--- config.mk ---
export PLATFORM = sky130hd
export DESIGN_NAME = reg_cmd_driver
export DESIGN_NICKNAME = d
export VERILOG_FILES = /design/src/rtl/reg_cmd_driver.sv
export SDC_FILE = /design/constraint.sdc
export NUM_CORES = 1
export LEC_CHECK = 0
export BUFFER_PORTS_ARGS = -buffer_cell sky130_fd_sc_hd__clkbuf_2
export CAP_MARGIN = 20
export CORE_MARGIN = 4
export CORE_UTILIZATION = 45
export DETAILED_ROUTE_END_ITERATION = 8
export HOLD_SLACK_MARGIN = 0.08
export PLACE_DENSITY = 0.78
export RECOVER_POWER = 25
export REMOVE_ABC_BUFFERS = 1
export SLEW_MARGIN = 20
export SYNTH_ARGS = -nofsm -noshare
export SYNTH_HDL_FRONTEND = slang
export SYNTH_SLANG_ARGS = --single-unit
--- constraint.sdc ---
create_clock -name clk -period 4.7 [get_ports clk]
set_input_delay 0.47 -clock clk [delete_from_list [all_inputs] [get_ports clk]]
set_output_delay 0.47 -clock clk [all_outputs]
set_load 0.05 [all_outputs]
--- src/rtl/reg_cmd_driver.sv ---
// reg_cmd_driver
//   Command-level driver for a WIDTH-bit control register. Takes one command per
//   cmd_valid/cmd_ready handshake, expands it into single-cycle control pulses,
//   tracks a shadow copy of the register and compares the real register output
//   against that copy once the command has finished.
//
// Ports
//   clk, rst                 clock, synchronous active-high reset
//   cmd_valid/cmd_ready      command handshake (ready only in IDLE, low during rst)
//   cmd_op                   0 CLR,1 LD,2 INC,3 DEC,4 SHR,5 SHL,6 ROR,7 ROL
//   cmd_arg                  LD data; bit0 is serial-in bit for SHR/SHL
//   cmd_cnt                  repeat count for ops 2..7 (0 = no pulses)
//   reg_cl..reg_il, reg_in   register controls and parallel data
//   reg_out                  register output, checked against the shadow model
//   done, err                done pulses once per command; err valid with done, then held
//   exp_val                  shadow model value
//   err_count                saturating count of mismatching commands
//
// state | meaning
// IDLE  | waiting for a command, cmd_ready high
// ISSUE | one control pulse per cycle, pulse counter running down
// CHECK | register settled, compare reg_out to shadow, done high

module reg_cmd_driver #(
  parameter int WIDTH = 4,
  parameter int ERR_W = 8
) (
  input  logic             clk,
  input  logic             rst,
  input  logic             cmd_valid,
  output logic             cmd_ready,
  input  logic [2:0]       cmd_op,
  input  logic [WIDTH-1:0] cmd_arg,
  input  logic [WIDTH-1:0] cmd_cnt,
  output logic             reg_cl,
  output logic             reg_ld,
  output logic             reg_inc,
  output logic             reg_dec,
  output logic             reg_sr,
  output logic             reg_ir,
  output logic             reg_sl,
  output logic             reg_il,
  output logic [WIDTH-1:0] reg_in,
  input  logic [WIDTH-1:0] reg_out,
  output logic             done,
  output logic             err,
  output logic [WIDTH-1:0] exp_val,
  output logic [ERR_W-1:0] err_count
);

  localparam logic [2:0] OP_CLR = 3'd0;
  localparam logic [2:0] OP_LD  = 3'd1;
  localparam logic [2:0] OP_INC = 3'd2;
  localparam logic [2:0] OP_DEC = 3'd3;
  localparam logic [2:0] OP_SHR = 3'd4;
  localparam logic [2:0] OP_SHL = 3'd5;
  localparam logic [2:0] OP_ROR = 3'd6;
  localparam logic [2:0] OP_ROL = 3'd7;

  localparam logic [WIDTH-1:0] ONE = WIDTH'(1);

  typedef enum logic [1:0] {
    IDLE  = 2'd0,
    ISSUE = 2'd1,
    CHECK = 2'd2
  } state_t;

  state_t           state_q, state_d;
  logic [2:0]       op_q;
  logic [WIDTH-1:0] arg_q;
  logic [WIDTH-1:0] cnt_q;
  logic [WIDTH-1:0] exp_q, exp_d;
  logic             err_q;
  logic [ERR_W-1:0] err_cnt_q;

  logic             accept;
  logic [WIDTH-1:0] n_pulses;
  logic             issue_act;
  logic             mismatch;

  assign cmd_ready = (state_q == IDLE) & ~rst;
  assign accept    = cmd_valid & cmd_ready;
  assign n_pulses  = (cmd_op == OP_CLR || cmd_op == OP_LD) ? ONE : cmd_cnt;
  // Controls are gated by rst so a mid-command reset stops pulses in the same cycle.
  assign issue_act = (state_q == ISSUE) & ~rst;
  assign mismatch  = (reg_out != exp_q);

  assign done      = (state_q == CHECK) & ~rst;
  assign err       = done ? mismatch : err_q;
  assign exp_val   = exp_q;
  assign err_count = err_cnt_q;

  always_ff @(posedge clk) begin
    if (rst) begin
      state_q   <= IDLE;
      op_q      <= OP_CLR;
      arg_q     <= '0;
      cnt_q     <= '0;
      exp_q     <= '0;
      err_q     <= 1'b0;
      err_cnt_q <= '0;
    end else begin
      state_q <= state_d;
      if (accept) begin
        op_q  <= cmd_op;
        arg_q <= cmd_arg;
        cnt_q <= n_pulses;
      end
      if (state_q == ISSUE) begin
        cnt_q <= cnt_q - ONE;
        exp_q <= exp_d;
      end
      if (state_q == CHECK) begin
        err_q <= mismatch;
        if (mismatch && (err_cnt_q != {ERR_W{1'b1}}))
          err_cnt_q <= err_cnt_q + ERR_W'(1);
      end
    end
  end

  always_comb begin
    state_d = state_q;
    case (state_q)
      IDLE: begin
        if (accept)
          state_d = (n_pulses == '0) ? CHECK : ISSUE;
      end
      ISSUE: begin
        if (cnt_q == ONE)
          state_d = CHECK;
      end
      CHECK:   state_d = IDLE;
      default: state_d = IDLE;
    endcase
  end

  // Shadow model step and the matching control pulse for the latched op.
  // Rotates reuse the shift controls with the serial bit taken from the model.
  always_comb begin
    exp_d   = exp_q;
    reg_cl  = 1'b0;
    reg_ld  = 1'b0;
    reg_inc = 1'b0;
    reg_dec = 1'b0;
    reg_sr  = 1'b0;
    reg_ir  = 1'b0;
    reg_sl  = 1'b0;
    reg_il  = 1'b0;
    reg_in  = '0;
    case (op_q)
      OP_CLR: begin
        exp_d  = '0;
        reg_cl = issue_act;
      end
      OP_LD: begin
        exp_d  = arg_q;
        reg_ld = issue_act;
        reg_in = issue_act ? arg_q : '0;
      end
      OP_INC: begin
        exp_d   = exp_q + ONE;
        reg_inc = issue_act;
      end
      OP_DEC: begin
        exp_d   = exp_q - ONE;
        reg_dec = issue_act;
      end
      OP_SHR: begin
        exp_d  = {arg_q[0], exp_q[WIDTH-1:1]};
        reg_sr = issue_act;
        reg_ir = issue_act & arg_q[0];
      end
      OP_SHL: begin
        exp_d  = {exp_q[WIDTH-2:0], arg_q[0]};
        reg_sl = issue_act;
        reg_il = issue_act & arg_q[0];
      end
      OP_ROR: begin
        exp_d  = {exp_q[0], exp_q[WIDTH-1:1]};
        reg_sr = issue_act;
        reg_ir = issue_act & exp_q[0];
      end
      OP_ROL: begin
        exp_d  = {exp_q[WIDTH-2:0], exp_q[WIDTH-1]};
        reg_sl = issue_act;
        reg_il = issue_act & exp_q[WIDTH-1];
      end
      default: exp_d = exp_q;
    endcase
  end

endmodule

==> out/results.ini, run 1 <==
[sta]
tightest_slew_ns = 0.671
period_share_pct = 52.8
finClkSkew_ns = 0.00634
slew_headroom_pct = 55.2
tns_ns = 0
timing.fmax_mhz = 403
rsz0062_at_grt = no
finalHoldViolations = 0
setup_viol = 0
fin_crit_ns = 2.48
maxSlewViolCount = 0

[pwr]
vdd.ir_drop.worst_uv = 176
p_per_area_nw_per_um2 = 267
p_leak_nw = 0.723

[cells_and_area]
utilization_pct = 54.7
nets = 269
areaGrowthSynthToFinish_pct = 15.3
fillers = 347
drive_gt1_share_pct = 16.7
diodes = 0

[logic_synthesis]
synth_cells = 211
yosysUniqueCellTypes = 47
syn_area_um2 = 1620
ys_ff_latch = 26
yosys_warnings = 0
yosysTopAreaCellShare_pct = 32.1
synth_top_area_cell = dfxtp_1
yosysMostFrequentCell = nand2_1
avgSynthCellArea_um2 = 7.67
synth_edf_count = 0
synthTopCellsByCount = 29 x nand2_1, 26 x dfxtp_1, 18 x a21oi_1
async_reset_ff_share_pct = 0
synth_flop_cell = dfxtp_1
synth_area_leaders = dfxtp_1 32%, nand2_1 6.7%, a21oi_1 5.6%
ys_seq_area_share_pct = 32.1

[routing]
avgViaCountPerCell = 5.54
routed_wirelength_mm = 3.70
wl_per_cell_um = 12.7
route.detailed.drc = 0
vias = 1618
ant_nets = 0
drt-initial-drc-count = 55
drtPass1Iterations = 4

[worst_setup_path]
slowest_delay_ns = 0.50
endpoint_kind = output port
critical_path_required_ns = 4.23
cp_slowest_cell = dfxtp_1
worst-setup-path-type = reg2out
crit_start = state_q[0]
rrSetupSlack_ns = 2.55
cp_data_arrival_time_ns = 2.01
cp_cell_sequence = nand2b_1 > nor2_1 > and3_1 > nor2b_1 > clkbuf_2
rr_startpoint = exp_val[1]
rr_worst_depth = 5
r2r_end = err_count[7]
cp_max_fo = 14
crit_path_start_kind = flip-flop

[worst_hold_path]
min_path_cells = 3
min-delay-start = cmd_arg[2]
whs_endpoint = arg_q[2]
min_path_type = in2reg

[grt]
grt.total_usage_pct = 16.1
grt_pass1_wl_mm = 5.94
grt_max_degree = 34
overflow = 0
grt_pass1_vias = 1395
antenna_found_initial = 0

[clocking]
cts_made_buffers = 3
ctsResizeCount = 0
cts_setup_buffers = 0
htreeDepth = 1
cts_tree = built
clk_latency_ns = 0.32
cts_buffer_depth = 2
clk_pin_slew_ns = 0.15
clockRootBuffer = clkbuf_4
ctsHoldBuffers = 0
cts.sink_count = 26

[place]
routabilityCongestion = 0.796
io_buffers = 44
hpwl_mm = 2.66

[floorplanning]
num_rows = 21
dieWidth_um = 68.0
die_y_um = 68.0
die_area_um2 = 4620
core_area_um2 = 3420
pin_count = 45
start_util_pct = 47.4

[outcome]
status = completed

[flow_run]
max-cap-violations = 0

-- through the flow --
step	instances	hold WS, ns	power [W]	setup slack [ns]	area, um^2
finish	292	0.350	0.000498	2.22	1870
global route	292	0.355	0.000522	2.06	1870
CTS	292	0.348	0.000500	2.23	1890
detailed placement	288	0.455	0.000349	2.35	1840
global placement	288	0.446	0.000348	2.40	1840
floorplan	197	0.431	0.000317	2.08	1550
-- final cells by class --
cell class	instances	area [um^2]	area share (%)
tap	46	57.6	3.08
multi-input combinational	165	1000	53.6
timing repair buffer	45	213	11.4
clock inverter	1	30.0	1.61
inverter	6	22.5	1.21
clock buffer	3	22.5	1.21
sequential	26	520	27.9
-- placed cells by master, fill, tap and decap left out, drive strengths merged, types with 2 or more instances in the layout --
cell type  count
nand2b         5
mux2           2
dfxtp         26
and2           5
nand2         29
o31ai          3
nand3b         3
a211oi         3
a2111oi        2
nand3          7
a21oi         18
nor2          16
mux2i          5
nor3           6
ha             4
nor2b          7
or4            2
and3           6
o211ai         2
inv            6
a22oi          2
a31oi          2
o21bai         2
clkbuf        48
xor2           5
o41ai          2
nor4           8
o21ai          7
-- per-layer routing --
layer  GRT usage (%)  routed length (um)
met5               0                   0
met4            4.96                  34
met3            2.13                 155
met2            24.9                1650
met1            23.1                1860
-- worst max path at each step --
stage           endpoint  slack, ns  cells past startpoint
2_1_floorplan    reg_inc       2.08                      2
3_3_place_gp   reg_in[0]       2.40                      5
3_5_place_dp   reg_in[0]       2.35                      5
4_1_cts           reg_il       2.23                      5
5_1_grt           reg_il       2.06                      5
6_report          reg_il       2.22                      5
-- flip-flops by register name (all words and copies together) (netlist names) --
signal	count
err_q	1
exp_val	4
arg_q	4
cnt_q	4
op_q	3
err_count	8
state_q	2
-- cells by family (layout without fill, tap and decap cells) --
kind of cell             count (synthesis)  count (layout)  synth area share, %
AO/OA/AOI/OAI                           48              48                 19.4
XOR/XNOR                                 6               6                 3.25
adder cells (fa/ha/maj)                  4               4                 3.09
buffers and inverters                   20              55                 5.56
flip-flops                              26              26                 32.1
multiplexers                             7               7                 4.48
AND/OR/NAND/NOR                        100             100                 32.1
-- power breakdown --
part	internal (W)	leakage, nW	total, W	switching (W)
logic	0.0000335	0.484	0.0000928	0.0000593
registers	0.000232	0.211	0.000251	0.0000191
clock network	0.0000863	0.0279	0.000154	0.0000677
-- worst max-delay path, delay by kind of cell, from the launching register on --
kind          cells  cell delay, ns
simple gates      4            0.89
flops             1            0.50
buf+inv           1            0.29
(Power assumes the default switching activity.)
==> inputs of run 2 (changes only) <==
- clock period: 4.7 -> 2.3 ns (I/O delays scaled with it)
==> run 2 against run 1 <==
Sequential share of layout area fell by 1.1 points. Utilization increased by 2.3 points. First-iteration DRC count is 95% higher. Register-to-register slack worse by 2.3 ns. Setup slack got worse by 2.0 ns. Die area is the same. Critical endpoint is now reg_in[2]. Clock-buffer cell count stayed put. Hold slack got worse by 0.24 ns. Largest cell class unchanged. Non-clock buffer count grew 9. Sequential power rose by 100%. Final area is 4.2% higher.
==> out/results.ini, run 2 (synthesis results as in run 1) <==
[outcome]
status = completed

[flow_run]
max-cap-violations = 0

[cells_and_area]
drive_gt1_share_pct = 20.0
areaGrowthSynthToFinish_pct = 20.2
diodes = 0
layout_commonest_cell = clkbuf_2
largest_register_ff_count = 8
nets = 278
fillers = 338
stdcell_count = 301
final_cell_mix = 33 x clkbuf_2, 29 x nand2_1, 26 x dfxtp_1, 18 x a21oi_1, 14 x nor2_1

[grt]
grt_pass1_vias = 1599
antenna_found_initial = 0
grt_max_degree = 16
grt_pass1_wl_mm = 6.97
overflow = 0
grt.total_usage_pct = 19.1

[routing]
route.met3.wl_um = 208
route.detailed.drc = 0
wl_met2_mm = 1.87
routed_wirelength_mm = 3.93
wl_met1_mm = 1.83
avgViaCountPerCell = 5.47
drtPass1Iterations = 4
ant_nets = 0
highest_layer = met4
wl_per_cell_um = 13.0
drt-initial-drc-count = 107
vias = 1646

[clocking]
clk_latency_ns = 0.32
ctsHoldBuffers = 0
cts_buffer_depth = 2
cts_tree = built
cts_setup_buffers = 0
cts_made_buffers = 3
htreeDepth = 1
cts.sink_count = 26
ctsResizeCount = 0
clockRootBuffer = clkbuf_4
clk_pin_slew_ns = 0.14

[sta]
finClkSkew_ns = 0.00379
slew_headroom_pct = 60.1
timing.fmax_mhz = 476
setup_viol = 0
tightest_slew_ns = 0.602
rsz0062_at_grt = no
worst_slack_ns = 0.201
maxSlewViolCount = 0
period_share_pct = 91.3
finalHoldViolations = 0
fin_crit_ns = 2.10

[floorplanning]
core_area_um2 = 3420
die_area_um2 = 4620
start_util_pct = 47.4
pin_count = 45
dieWidth_um = 68.0
num_rows = 21
die_y_um = 68.0

[worst_setup_path]
cp_data_arrival_time_ns = 1.87
cp_max_fo = 12
crit_path_start_kind = flip-flop
worst-setup-path-type = reg2out
critical_path_required_ns = 2.07
endpoint_kind = output port

[pwr]
p_seq_share_pct = 49.0
power_w = 0.00104
power.internal_w = 0.000731
power_frac_comb_pct = 20.5
vdd.ir_drop.worst_uv = 357
p_per_area_nw_per_um2 = 534
p_sw_share_pct = 29.6
clock_power_share_pct = 30.5
power.switching_w = 0.000307
p_leak_nw = 0.765

[place]
routabilityCongestion = 0.848
hpwl_mm = 3.05
io_buffers = 44
dp.cells = 297
dp_slack_ns = 0.351

[worst_hold_path]
min_path_type = in2reg

## run 2: worst paths after layout
kind | from | to | slack (ns) | cells after the start
min | cmd_op[0] | op_q[0] | 0.11 | 3
max | op_q[2] | reg_in[2] | 0.20 | 4
max reg2reg | op_q[1] | exp_val[2] | 0.30 | 8
min reg2reg | arg_q[3] | arg_q[3] | 0.47 | 2
## run 2: layout make-up
class / count / area [um^2] / share of cell area, %
clock inverters: 1 / 30.0 / 1.54
clock buffers: 3 / 22.5 / 1.16
well taps: 46 / 57.6 / 2.96
inverters: 6 / 22.5 / 1.16
flip-flops and latches: 26 / 520 / 26.8
repair buffers: 54 / 282 / 14.5
multi-input cells: 165 / 1010 / 52.0
## run 2: worst max-delay path: stages, from the launching register on
cell	delay, ns
dfxtp_1	0.46
nor4_1	0.40
and3_1	0.27
and2_1	0.15
clkbuf_2	0.27
## run 2: stage by stage
stage	util, %	setup TNS (ns)	hold WS (ns)	cell area [um^2]
floorplan	-	-0.352	0.299	1550
global placement	55.8	0	0.448	1900
detailed placement	55.8	0	0.456	1900
CTS	57.3	0	0.104	1960
global route	57.0	0	0.113	1950
finish	57.0	0	0.107	1950
## run 2: routing by layer
metal  global-route usage [%]  vias up
met1                     25.6      762
met2                     32.5       35
met4                     3.72        0
met5                        0        -
li1                         -      845
met3                     2.79        4
## run 2: power groups by stage
stage	Sequential (W)	Clock, W	Combinational [W]
final	0.000509	0.000317	0.000212
after detailed placement	0.000518	0	0.000212
after CTS	0.000508	0.000322	0.000214
after global placement	0.000517	0	0.000209
after floorplan	0.000527	0	0.000121
after global routing	0.000515	0.000339	0.000238
==> inputs of run 3 (changes only) <==
- CTS_BUF_LIST: unset -> sky130_fd_sc_hd__clkbuf_16
==> run 3 against run 2 <==
Clock skew decreased by 0.0017 ns. Clock-buffer cell count unchanged. Critical path depth increased by 1. First-iteration DRC count increased by 10%. Final area increased by 2.5%. Total power increased by 18%. Die area unchanged. Setup slack improved by 0.049 ns. Sequential share of layout area decreased by 0.65 points. Routed wire length increased by 2.7%. Non-clock buffer count unchanged. Combinational power about the same. Critical path type unchanged. Largest cell class unchanged. Highest routed layer unchanged.
==> out/results.ini, run 3 (synthesis results as in run 1) <==
[outcome]
status = completed

[worst_hold_path]
min_path_type = in2reg

[pwr]
clock_power_share_pct = 41.4
p_per_area_nw_per_um2 = 617
p_seq_share_pct = 41.3
p_sw_share_pct = 26.8
power.switching_w = 0.000329
power.internal_w = 0.000901
vdd.ir_drop.worst_uv = 418
p_leak_nw = 0.784
power_frac_comb_pct = 17.3

[cells_and_area]
areaGrowthSynthToFinish_pct = 23.2
layout_commonest_cell = clkbuf_2
drive_gt1_share_pct = 19.2
largest_register_ff_count = 8
final_cell_mix = 32 x clkbuf_2, 29 x nand2_1, 26 x dfxtp_1, 18 x a21oi_1, 14 x nor2_1
utilization_pct = 58.4
nets = 278
diodes = 0

[routing]
route.detailed.drc = 0
drt-initial-drc-count = 118
routed_wirelength_mm = 4.03
wl_per_cell_um = 13.4
wl_met1_mm = 1.82
highest_layer = met4
ant_nets = 0
route.met3.wl_um = 231
vias = 1666
drtPass1Iterations = 4
avgViaCountPerCell = 5.53
wl_met2_mm = 1.94

[sta]
slew_headroom_pct = 59.2
worst_slack_ns = 0.250
rsz0062_at_grt = no
fin_crit_ns = 2.05
whs_ns = 0.182
timing.fmax_mhz = 488
setup_viol = 0
period_share_pct = 89.1
maxSlewViolCount = 0
finalHoldViolations = 0
tightest_slew_ns = 0.614
finClkSkew_ns = 0.00206

[grt]
grt_max_degree = 16
grt.total_usage_pct = 19.3
antenna_found_initial = 0
grt_pass1_wl_mm = 7.02
overflow = 0
grt_pass1_vias = 1600

[floorplanning]
die_area_um2 = 4620
die_y_um = 68.0
core_area_um2 = 3420
dieWidth_um = 68.0
start_util_pct = 47.4
num_rows = 21
pin_count = 45

[place]
hpwl_mm = 3.05
dp_slack_ns = 0.351
routabilityCongestion = 0.848
io_buffers = 44

[clocking]
cts_buffer_depth = 2
clk_latency_ns = 0.26
clockRootBuffer = clkbuf_16
clk_pin_slew_ns = 0.07
ctsHoldBuffers = 0
cts_tree = built
htreeDepth = 1
cts_setup_buffers = 0
ctsResizeCount = 0
cts_made_buffers = 3
cts.sink_count = 26

[worst_setup_path]
endpoint_kind = output port
cp_data_arrival_time_ns = 1.82
cp_max_fo = 9
crit_path_start_kind = flip-flop
worst-setup-path-type = reg2out
critical_path_required_ns = 2.07

[flow_run]
max-cap-violations = 0

run 3: layer usage:
metal  vias to the layer above  track usage, %
met5                         -               0
li1                        845               -
met2                        41            33.3
met1                       774            25.0
met4                         0            4.47
met3                         6            3.28
run 3: metrics by stage:
stage	instance area [um^2]	std cells	setup TNS (ns)	power, W
finish	1990	301	0	0.00123
floorplan	1550	197	-0.352	0.000648
detailed placement	1900	297	0	0.000730
CTS	2010	301	0	0.00124
global placement	1900	297	0	0.000726
global route	1990	301	0	0.00128
run 3: power by group through the flow:
stage | Sequential, W | Clock [W] | Combinational [W]
after floorplan | 0.000527 | 0 | 0.000121
after global placement | 0.000517 | 0 | 0.000209
after detailed placement | 0.000518 | 0 | 0.000212
after CTS | 0.000508 | 0.000516 | 0.000214
after global routing | 0.000514 | 0.000528 | 0.000236
final | 0.000509 | 0.000509 | 0.000212
run 3: critical path: stages, from the launching register on:
cell and delay [ns]:
dfxtp_1 0.48, nand2b_1 0.29, nor2_1 0.20, and3_1 0.18, nor2b_1 0.12, clkbuf_2 0.28
run 3: cell type report:
| class | instances | area [um^2] |
|---|---|---|
| fill | 330 | 1420 |
| clock buffer | 3 | 75.1 |
| multi-input combinational | 165 | 1010 |
| inverter | 6 | 22.5 |
| timing repair buffer | 54 | 280 |
| sequential | 26 | 520 |
| tap | 46 | 57.6 |
| clock inverter | 1 | 30.0 |
run 3: path summary, 6_finish.rpt:
kind	slack [ns]	cells after the start	endpoint	from
setup / recovery	0.25	5	reg_il	state_q[0]
setup reg to reg	0.31	8	exp_val[2]	op_q[1]
hold / removal	0.18	3	op_q[0]	cmd_op[0]
hold reg to reg	0.46	2	arg_q[3]	arg_q[3]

#####

■ **WHAT TO PRODUCE**
Everything from the first line of the entries above through the line with "export RECOVER_POWER = 25" is to be reproduced exactly, and nothing else.

■ **SOLUTION BELOW**
--- config.mk ---
export PLATFORM = sky130hd
export DESIGN_NAME = reg_cmd_driver
export DESIGN_NICKNAME = d
export VERILOG_FILES = /design/src/rtl/reg_cmd_driver.sv
export SDC_FILE = /design/constraint.sdc
export NUM_CORES = 1
export LEC_CHECK = 0
export BUFFER_PORTS_ARGS = -buffer_cell sky130_fd_sc_hd__clkbuf_2
export CAP_MARGIN = 20
export CORE_MARGIN = 4
export CORE_UTILIZATION = 45
export DETAILED_ROUTE_END_ITERATION = 8
export HOLD_SLACK_MARGIN = 0.08
export PLACE_DENSITY = 0.78
export RECOVER_POWER = 25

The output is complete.